## YOUR OBJECTIVE
Please take the lines from the one holding "always_comb begin" through the one holding "err_addr_d = I_BUS_ADDR;" in the data below and copy them exactly.

## RECORDS FOR THIS EXERCISE
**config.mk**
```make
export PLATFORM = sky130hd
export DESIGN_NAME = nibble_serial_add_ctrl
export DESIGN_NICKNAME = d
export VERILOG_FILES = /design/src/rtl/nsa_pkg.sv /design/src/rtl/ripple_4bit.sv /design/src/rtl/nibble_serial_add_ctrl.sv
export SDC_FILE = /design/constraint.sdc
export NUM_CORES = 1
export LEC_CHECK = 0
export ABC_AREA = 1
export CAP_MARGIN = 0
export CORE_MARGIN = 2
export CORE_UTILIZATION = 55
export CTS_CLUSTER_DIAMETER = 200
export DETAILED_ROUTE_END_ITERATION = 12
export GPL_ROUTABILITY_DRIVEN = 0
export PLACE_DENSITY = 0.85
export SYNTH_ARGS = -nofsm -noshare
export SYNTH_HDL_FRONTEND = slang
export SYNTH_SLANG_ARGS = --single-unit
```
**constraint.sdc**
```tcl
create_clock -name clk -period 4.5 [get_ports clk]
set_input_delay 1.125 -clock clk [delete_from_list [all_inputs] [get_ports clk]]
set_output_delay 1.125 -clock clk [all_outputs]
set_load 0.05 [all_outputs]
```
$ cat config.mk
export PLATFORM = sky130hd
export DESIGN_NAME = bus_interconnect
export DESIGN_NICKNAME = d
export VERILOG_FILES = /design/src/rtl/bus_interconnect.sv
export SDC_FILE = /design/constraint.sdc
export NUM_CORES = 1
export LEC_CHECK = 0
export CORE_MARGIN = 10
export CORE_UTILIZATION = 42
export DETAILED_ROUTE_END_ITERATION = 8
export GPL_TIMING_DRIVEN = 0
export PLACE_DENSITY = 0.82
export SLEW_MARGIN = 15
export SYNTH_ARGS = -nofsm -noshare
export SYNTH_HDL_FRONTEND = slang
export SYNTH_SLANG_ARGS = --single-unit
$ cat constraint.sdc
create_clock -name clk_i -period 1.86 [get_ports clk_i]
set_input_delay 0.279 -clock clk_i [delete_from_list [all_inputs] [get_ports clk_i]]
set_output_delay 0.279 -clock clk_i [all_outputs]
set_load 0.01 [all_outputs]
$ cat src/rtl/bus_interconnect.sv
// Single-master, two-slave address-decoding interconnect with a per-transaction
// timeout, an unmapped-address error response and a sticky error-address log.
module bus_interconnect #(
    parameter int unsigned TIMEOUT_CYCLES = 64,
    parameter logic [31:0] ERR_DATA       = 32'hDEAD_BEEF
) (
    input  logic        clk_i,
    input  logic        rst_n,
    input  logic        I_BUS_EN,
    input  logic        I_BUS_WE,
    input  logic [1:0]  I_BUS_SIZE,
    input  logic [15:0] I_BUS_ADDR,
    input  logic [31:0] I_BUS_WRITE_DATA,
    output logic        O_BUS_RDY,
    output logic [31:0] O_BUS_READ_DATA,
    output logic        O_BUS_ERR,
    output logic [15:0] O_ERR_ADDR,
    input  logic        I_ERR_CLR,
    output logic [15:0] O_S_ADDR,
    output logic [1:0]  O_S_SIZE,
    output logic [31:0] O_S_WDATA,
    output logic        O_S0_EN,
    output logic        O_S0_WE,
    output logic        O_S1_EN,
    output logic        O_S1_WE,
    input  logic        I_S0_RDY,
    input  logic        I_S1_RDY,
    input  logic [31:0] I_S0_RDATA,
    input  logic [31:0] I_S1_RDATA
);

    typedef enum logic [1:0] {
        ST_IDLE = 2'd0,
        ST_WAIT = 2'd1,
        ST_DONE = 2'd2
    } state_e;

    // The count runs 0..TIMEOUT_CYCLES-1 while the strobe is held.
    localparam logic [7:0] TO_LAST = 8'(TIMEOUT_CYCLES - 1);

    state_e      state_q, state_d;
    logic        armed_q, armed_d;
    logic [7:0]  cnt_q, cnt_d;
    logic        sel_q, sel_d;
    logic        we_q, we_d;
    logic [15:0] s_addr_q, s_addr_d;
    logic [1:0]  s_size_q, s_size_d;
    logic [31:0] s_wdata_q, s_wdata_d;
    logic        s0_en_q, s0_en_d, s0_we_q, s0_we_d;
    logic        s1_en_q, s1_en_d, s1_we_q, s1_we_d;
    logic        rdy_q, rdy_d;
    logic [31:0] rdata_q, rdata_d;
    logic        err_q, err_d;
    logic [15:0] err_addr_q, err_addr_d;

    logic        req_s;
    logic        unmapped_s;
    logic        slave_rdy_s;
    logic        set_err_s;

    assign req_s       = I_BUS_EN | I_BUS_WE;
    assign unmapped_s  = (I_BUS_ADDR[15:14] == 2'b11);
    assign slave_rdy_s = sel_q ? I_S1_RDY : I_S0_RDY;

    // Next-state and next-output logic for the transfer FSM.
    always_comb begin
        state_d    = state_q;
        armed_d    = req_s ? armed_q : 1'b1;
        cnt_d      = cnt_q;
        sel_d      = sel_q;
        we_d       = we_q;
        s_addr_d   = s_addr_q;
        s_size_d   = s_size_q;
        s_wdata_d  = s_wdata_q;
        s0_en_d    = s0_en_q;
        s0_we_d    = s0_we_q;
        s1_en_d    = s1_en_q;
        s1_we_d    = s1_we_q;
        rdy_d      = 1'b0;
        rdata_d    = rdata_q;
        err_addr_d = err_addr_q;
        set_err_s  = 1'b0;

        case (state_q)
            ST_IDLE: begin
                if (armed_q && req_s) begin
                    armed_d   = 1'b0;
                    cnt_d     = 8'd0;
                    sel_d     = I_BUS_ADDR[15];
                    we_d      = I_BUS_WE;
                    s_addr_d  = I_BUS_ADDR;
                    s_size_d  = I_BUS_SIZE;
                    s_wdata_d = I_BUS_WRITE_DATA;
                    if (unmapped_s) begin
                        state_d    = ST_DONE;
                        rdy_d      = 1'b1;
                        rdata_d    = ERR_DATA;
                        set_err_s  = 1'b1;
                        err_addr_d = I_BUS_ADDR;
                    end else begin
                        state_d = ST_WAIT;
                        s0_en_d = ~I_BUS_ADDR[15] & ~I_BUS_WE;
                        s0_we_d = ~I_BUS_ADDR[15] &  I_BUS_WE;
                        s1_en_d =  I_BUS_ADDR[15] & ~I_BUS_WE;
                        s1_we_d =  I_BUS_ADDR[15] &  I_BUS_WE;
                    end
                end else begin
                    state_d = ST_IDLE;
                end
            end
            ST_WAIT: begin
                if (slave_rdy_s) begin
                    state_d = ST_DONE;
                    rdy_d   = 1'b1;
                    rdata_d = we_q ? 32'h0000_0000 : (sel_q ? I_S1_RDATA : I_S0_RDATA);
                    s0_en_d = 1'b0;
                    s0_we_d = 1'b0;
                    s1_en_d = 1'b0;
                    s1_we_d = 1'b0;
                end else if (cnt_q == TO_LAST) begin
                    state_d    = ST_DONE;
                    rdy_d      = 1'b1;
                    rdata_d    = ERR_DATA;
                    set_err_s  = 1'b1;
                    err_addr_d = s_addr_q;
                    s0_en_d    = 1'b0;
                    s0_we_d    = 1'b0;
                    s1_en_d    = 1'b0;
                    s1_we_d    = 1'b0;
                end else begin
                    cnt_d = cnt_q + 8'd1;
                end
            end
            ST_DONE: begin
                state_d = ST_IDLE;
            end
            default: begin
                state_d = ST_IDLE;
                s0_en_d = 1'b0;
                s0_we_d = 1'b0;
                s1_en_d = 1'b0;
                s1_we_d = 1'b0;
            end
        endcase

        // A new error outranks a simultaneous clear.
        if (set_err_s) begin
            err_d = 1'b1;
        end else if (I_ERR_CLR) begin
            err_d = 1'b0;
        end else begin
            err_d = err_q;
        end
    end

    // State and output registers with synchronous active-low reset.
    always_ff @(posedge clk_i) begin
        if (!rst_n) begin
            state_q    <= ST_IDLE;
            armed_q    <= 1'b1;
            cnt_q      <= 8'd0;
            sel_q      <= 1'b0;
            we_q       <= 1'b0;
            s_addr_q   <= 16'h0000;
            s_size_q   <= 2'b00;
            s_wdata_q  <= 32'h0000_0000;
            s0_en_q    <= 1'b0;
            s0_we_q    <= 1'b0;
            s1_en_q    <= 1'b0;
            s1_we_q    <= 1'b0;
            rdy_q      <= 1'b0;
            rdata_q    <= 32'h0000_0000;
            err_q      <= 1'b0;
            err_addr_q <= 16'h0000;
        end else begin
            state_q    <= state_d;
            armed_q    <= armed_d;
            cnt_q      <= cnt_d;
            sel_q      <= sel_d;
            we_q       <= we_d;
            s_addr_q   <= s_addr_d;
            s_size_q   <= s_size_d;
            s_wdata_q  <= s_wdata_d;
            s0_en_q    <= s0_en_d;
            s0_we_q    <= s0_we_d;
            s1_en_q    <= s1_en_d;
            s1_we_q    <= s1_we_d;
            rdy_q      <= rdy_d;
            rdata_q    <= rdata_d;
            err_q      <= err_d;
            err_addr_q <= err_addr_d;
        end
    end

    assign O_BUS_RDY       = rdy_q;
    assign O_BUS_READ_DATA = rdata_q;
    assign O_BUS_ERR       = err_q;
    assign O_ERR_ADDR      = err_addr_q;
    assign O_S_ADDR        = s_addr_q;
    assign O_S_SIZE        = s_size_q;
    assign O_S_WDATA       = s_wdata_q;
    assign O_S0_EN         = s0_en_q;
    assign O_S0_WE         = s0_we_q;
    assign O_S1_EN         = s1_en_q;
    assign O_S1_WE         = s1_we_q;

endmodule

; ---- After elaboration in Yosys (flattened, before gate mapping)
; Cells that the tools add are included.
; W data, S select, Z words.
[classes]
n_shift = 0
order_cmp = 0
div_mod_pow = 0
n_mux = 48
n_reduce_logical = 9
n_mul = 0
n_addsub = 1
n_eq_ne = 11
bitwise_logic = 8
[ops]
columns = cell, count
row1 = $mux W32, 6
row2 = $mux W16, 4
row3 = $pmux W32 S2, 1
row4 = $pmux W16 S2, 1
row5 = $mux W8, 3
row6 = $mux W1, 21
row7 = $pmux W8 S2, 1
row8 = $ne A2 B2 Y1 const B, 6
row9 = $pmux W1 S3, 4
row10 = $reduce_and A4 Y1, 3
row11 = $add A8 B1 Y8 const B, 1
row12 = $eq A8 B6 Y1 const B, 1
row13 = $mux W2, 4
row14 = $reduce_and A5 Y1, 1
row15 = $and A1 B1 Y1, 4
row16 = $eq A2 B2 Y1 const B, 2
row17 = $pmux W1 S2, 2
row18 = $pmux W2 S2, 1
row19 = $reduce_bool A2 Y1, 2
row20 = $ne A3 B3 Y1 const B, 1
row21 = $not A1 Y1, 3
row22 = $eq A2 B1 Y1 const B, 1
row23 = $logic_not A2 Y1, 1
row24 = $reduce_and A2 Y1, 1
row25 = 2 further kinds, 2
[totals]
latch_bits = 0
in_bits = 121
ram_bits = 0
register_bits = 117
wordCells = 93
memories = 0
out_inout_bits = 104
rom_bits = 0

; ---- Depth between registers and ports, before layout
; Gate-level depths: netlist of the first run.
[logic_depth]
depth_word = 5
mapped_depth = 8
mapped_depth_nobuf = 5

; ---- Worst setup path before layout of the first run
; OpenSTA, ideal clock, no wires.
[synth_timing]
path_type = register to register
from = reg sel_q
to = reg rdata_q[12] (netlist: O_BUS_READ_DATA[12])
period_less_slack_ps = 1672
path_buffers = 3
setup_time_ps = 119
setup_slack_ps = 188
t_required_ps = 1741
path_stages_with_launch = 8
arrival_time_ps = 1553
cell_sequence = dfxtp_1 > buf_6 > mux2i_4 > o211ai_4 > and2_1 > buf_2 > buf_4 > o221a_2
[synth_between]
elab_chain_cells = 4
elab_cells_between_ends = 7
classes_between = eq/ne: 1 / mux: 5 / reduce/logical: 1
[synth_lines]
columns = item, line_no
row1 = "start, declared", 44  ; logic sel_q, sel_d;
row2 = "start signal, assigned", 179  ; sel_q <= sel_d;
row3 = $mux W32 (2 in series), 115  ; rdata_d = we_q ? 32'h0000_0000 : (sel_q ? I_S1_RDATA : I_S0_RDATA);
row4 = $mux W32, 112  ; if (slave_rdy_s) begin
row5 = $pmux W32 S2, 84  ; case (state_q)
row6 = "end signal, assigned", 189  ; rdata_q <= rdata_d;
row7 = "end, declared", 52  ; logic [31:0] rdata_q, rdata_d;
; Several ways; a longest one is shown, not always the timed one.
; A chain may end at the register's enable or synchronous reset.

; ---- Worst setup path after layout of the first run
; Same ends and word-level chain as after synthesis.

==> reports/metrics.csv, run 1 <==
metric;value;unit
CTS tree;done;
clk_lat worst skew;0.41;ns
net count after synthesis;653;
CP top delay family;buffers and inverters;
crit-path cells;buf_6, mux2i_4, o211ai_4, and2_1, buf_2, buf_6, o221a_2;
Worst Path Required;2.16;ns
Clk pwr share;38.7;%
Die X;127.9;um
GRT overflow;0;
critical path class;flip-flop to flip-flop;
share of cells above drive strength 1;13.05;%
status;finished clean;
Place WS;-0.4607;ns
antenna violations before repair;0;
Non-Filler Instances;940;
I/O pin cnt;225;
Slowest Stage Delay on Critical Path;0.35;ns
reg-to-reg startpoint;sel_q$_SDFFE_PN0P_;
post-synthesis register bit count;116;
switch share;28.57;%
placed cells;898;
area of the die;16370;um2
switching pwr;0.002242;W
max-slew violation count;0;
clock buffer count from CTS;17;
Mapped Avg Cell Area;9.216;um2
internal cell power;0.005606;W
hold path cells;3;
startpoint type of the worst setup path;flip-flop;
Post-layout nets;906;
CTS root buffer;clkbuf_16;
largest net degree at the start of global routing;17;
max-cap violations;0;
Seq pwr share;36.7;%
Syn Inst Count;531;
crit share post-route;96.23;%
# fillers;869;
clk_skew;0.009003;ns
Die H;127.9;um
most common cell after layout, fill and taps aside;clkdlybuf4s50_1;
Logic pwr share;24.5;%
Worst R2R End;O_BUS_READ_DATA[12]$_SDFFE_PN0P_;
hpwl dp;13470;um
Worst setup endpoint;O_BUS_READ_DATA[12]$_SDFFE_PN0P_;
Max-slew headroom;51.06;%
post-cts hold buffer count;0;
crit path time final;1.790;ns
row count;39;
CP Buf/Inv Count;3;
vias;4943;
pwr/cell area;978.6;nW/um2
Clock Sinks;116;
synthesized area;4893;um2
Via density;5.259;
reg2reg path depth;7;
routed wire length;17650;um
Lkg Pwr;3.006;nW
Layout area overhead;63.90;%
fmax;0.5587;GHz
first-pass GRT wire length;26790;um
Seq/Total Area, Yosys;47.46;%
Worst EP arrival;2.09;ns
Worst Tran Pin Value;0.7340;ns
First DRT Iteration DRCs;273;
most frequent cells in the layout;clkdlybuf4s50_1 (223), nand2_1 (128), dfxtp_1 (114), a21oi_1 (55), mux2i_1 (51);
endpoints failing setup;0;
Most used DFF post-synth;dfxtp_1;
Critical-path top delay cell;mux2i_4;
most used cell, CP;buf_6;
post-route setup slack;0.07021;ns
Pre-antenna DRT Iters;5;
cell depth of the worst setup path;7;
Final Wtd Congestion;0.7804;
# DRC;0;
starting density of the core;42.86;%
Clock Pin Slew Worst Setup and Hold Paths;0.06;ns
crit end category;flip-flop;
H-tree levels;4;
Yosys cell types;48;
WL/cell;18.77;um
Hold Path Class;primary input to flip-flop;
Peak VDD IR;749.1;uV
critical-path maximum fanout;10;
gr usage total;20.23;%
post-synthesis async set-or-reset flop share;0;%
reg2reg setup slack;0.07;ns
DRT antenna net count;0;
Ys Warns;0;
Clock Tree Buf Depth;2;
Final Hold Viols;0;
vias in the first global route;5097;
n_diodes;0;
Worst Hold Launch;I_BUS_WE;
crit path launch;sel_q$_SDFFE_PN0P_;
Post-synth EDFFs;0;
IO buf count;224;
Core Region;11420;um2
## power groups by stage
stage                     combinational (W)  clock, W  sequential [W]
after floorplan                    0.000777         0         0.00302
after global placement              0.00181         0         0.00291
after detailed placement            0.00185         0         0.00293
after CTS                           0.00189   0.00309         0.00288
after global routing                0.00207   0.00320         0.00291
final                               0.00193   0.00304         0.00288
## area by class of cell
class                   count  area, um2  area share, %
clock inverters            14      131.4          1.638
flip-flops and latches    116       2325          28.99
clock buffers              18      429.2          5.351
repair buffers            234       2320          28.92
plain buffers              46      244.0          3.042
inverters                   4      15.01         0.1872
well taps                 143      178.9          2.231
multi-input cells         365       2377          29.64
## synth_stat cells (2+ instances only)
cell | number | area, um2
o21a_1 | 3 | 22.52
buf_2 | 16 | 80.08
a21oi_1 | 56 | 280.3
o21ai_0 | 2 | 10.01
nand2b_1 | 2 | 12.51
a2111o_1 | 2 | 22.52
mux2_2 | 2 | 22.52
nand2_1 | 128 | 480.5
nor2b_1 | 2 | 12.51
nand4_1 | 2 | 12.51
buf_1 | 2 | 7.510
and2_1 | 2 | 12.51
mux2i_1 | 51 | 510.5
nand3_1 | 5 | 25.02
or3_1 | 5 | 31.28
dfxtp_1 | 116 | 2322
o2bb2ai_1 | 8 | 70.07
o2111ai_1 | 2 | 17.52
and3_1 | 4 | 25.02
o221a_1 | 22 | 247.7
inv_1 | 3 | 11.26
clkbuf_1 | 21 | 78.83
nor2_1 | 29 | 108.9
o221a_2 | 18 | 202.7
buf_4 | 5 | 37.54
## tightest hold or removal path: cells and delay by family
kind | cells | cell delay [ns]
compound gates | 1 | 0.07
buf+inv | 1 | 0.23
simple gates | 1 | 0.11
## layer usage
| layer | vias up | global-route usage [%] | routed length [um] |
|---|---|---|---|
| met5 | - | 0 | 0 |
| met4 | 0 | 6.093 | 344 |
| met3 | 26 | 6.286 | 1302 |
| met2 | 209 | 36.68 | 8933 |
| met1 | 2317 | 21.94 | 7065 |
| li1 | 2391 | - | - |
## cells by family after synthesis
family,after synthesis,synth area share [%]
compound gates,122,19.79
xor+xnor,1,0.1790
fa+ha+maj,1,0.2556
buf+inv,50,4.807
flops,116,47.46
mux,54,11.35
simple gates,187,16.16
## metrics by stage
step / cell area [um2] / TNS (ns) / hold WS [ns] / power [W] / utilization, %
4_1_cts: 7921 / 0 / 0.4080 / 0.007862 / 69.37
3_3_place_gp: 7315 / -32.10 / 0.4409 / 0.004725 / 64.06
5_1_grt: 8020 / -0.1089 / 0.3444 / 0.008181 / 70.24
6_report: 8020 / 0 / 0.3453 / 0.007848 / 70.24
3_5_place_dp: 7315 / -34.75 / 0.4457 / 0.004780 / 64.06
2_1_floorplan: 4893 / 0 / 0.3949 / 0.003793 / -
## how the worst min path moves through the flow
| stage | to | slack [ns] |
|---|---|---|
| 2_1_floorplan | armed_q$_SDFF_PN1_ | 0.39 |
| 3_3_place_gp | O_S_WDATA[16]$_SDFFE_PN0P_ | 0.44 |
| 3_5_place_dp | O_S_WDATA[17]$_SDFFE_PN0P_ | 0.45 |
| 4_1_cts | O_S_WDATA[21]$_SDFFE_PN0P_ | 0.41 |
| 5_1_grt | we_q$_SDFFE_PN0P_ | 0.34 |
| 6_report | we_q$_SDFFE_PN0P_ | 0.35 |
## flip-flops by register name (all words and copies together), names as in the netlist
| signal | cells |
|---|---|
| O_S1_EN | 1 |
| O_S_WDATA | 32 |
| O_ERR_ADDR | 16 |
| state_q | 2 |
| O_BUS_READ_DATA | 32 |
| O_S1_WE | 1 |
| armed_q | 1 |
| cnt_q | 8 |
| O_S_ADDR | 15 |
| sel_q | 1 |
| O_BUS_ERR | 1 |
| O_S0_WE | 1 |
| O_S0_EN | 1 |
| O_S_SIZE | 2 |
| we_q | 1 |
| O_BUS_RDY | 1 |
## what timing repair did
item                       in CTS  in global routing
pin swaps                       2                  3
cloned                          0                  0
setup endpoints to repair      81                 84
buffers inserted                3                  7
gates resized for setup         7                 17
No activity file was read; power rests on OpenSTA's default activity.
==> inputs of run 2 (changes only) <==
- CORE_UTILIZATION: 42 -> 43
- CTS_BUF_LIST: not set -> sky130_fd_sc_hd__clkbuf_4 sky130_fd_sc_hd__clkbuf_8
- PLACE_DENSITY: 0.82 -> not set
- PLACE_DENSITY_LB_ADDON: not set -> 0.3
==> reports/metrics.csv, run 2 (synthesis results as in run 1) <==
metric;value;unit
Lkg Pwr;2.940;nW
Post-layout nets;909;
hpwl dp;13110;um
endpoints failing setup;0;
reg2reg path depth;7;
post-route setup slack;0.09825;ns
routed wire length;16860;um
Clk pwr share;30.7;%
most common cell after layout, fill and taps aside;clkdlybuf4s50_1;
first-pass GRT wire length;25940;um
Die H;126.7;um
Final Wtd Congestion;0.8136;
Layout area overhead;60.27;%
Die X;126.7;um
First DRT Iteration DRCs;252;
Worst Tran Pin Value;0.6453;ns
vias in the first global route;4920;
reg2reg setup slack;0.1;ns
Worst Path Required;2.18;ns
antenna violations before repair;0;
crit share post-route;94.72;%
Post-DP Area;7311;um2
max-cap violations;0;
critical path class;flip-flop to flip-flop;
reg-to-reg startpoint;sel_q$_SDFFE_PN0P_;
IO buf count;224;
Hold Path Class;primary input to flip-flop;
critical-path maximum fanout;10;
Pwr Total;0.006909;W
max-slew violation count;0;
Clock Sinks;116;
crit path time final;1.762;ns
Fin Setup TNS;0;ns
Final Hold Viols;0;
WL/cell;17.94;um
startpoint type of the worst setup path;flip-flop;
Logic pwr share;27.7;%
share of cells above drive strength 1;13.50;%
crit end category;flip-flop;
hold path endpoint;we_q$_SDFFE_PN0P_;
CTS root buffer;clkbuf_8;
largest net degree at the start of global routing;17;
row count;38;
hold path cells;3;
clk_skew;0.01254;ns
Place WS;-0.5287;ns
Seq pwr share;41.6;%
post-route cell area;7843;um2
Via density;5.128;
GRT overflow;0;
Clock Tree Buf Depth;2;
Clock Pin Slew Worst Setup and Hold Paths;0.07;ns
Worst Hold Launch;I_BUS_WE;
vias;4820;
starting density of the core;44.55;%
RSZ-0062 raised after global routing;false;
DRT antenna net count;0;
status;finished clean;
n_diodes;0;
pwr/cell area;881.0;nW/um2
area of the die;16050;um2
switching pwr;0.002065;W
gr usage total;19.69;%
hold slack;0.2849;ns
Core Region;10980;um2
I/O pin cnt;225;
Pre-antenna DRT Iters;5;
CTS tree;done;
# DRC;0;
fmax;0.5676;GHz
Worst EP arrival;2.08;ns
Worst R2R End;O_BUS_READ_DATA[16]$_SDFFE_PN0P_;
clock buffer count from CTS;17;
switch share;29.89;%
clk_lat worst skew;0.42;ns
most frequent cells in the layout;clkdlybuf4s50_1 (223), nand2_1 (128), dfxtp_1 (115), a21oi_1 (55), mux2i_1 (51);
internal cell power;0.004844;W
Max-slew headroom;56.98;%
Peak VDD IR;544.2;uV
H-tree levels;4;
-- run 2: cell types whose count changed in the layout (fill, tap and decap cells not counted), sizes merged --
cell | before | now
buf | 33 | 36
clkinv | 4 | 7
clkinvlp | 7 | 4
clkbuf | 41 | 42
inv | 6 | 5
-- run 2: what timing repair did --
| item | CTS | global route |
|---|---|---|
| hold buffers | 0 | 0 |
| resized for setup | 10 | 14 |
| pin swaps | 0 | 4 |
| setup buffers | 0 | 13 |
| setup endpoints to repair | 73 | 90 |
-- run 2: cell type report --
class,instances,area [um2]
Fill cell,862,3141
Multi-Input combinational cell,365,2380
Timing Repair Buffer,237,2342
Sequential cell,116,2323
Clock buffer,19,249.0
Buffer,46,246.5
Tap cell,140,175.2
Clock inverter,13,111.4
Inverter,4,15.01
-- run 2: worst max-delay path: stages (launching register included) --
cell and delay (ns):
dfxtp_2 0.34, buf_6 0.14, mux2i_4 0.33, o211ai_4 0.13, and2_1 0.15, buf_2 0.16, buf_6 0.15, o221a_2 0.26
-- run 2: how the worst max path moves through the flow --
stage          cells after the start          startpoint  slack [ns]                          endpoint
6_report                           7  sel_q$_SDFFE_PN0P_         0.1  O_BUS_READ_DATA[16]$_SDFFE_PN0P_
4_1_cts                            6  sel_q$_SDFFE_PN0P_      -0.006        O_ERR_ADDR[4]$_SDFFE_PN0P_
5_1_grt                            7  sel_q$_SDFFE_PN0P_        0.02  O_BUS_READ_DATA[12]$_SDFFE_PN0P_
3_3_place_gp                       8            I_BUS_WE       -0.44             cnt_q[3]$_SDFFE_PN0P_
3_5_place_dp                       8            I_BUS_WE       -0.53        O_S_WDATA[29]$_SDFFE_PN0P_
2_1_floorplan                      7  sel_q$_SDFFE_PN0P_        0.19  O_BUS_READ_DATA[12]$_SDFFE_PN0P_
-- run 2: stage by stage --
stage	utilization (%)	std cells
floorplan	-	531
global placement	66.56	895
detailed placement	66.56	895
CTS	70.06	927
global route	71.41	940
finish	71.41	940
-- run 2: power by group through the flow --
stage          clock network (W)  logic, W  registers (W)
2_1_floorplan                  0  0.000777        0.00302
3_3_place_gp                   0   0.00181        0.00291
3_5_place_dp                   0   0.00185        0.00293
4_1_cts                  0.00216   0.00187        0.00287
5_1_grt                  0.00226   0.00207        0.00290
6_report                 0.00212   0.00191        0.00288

## RESULT BELOW
    always_comb begin
        state_d    = state_q;
        armed_d    = req_s ? armed_q : 1'b1;
        cnt_d      = cnt_q;
        sel_d      = sel_q;
        we_d       = we_q;
        s_addr_d   = s_addr_q;
        s_size_d   = s_size_q;
        s_wdata_d  = s_wdata_q;
        s0_en_d    = s0_en_q;
        s0_we_d    = s0_we_q;
        s1_en_d    = s1_en_q;
        s1_we_d    = s1_we_q;
        rdy_d      = 1'b0;
        rdata_d    = rdata_q;
        err_addr_d = err_addr_q;
        set_err_s  = 1'b0;

        case (state_q)
            ST_IDLE: begin
                if (armed_q && req_s) begin
                    armed_d   = 1'b0;
                    cnt_d     = 8'd0;
                    sel_d     = I_BUS_ADDR[15];
                    we_d      = I_BUS_WE;
                    s_addr_d  = I_BUS_ADDR;
                    s_size_d  = I_BUS_SIZE;
                    s_wdata_d = I_BUS_WRITE_DATA;
                    if (unmapped_s) begin
                        state_d    = ST_DONE;
                        rdy_d      = 1'b1;
                        rdata_d    = ERR_DATA;
                        set_err_s  = 1'b1;
                        err_addr_d = I_BUS_ADDR;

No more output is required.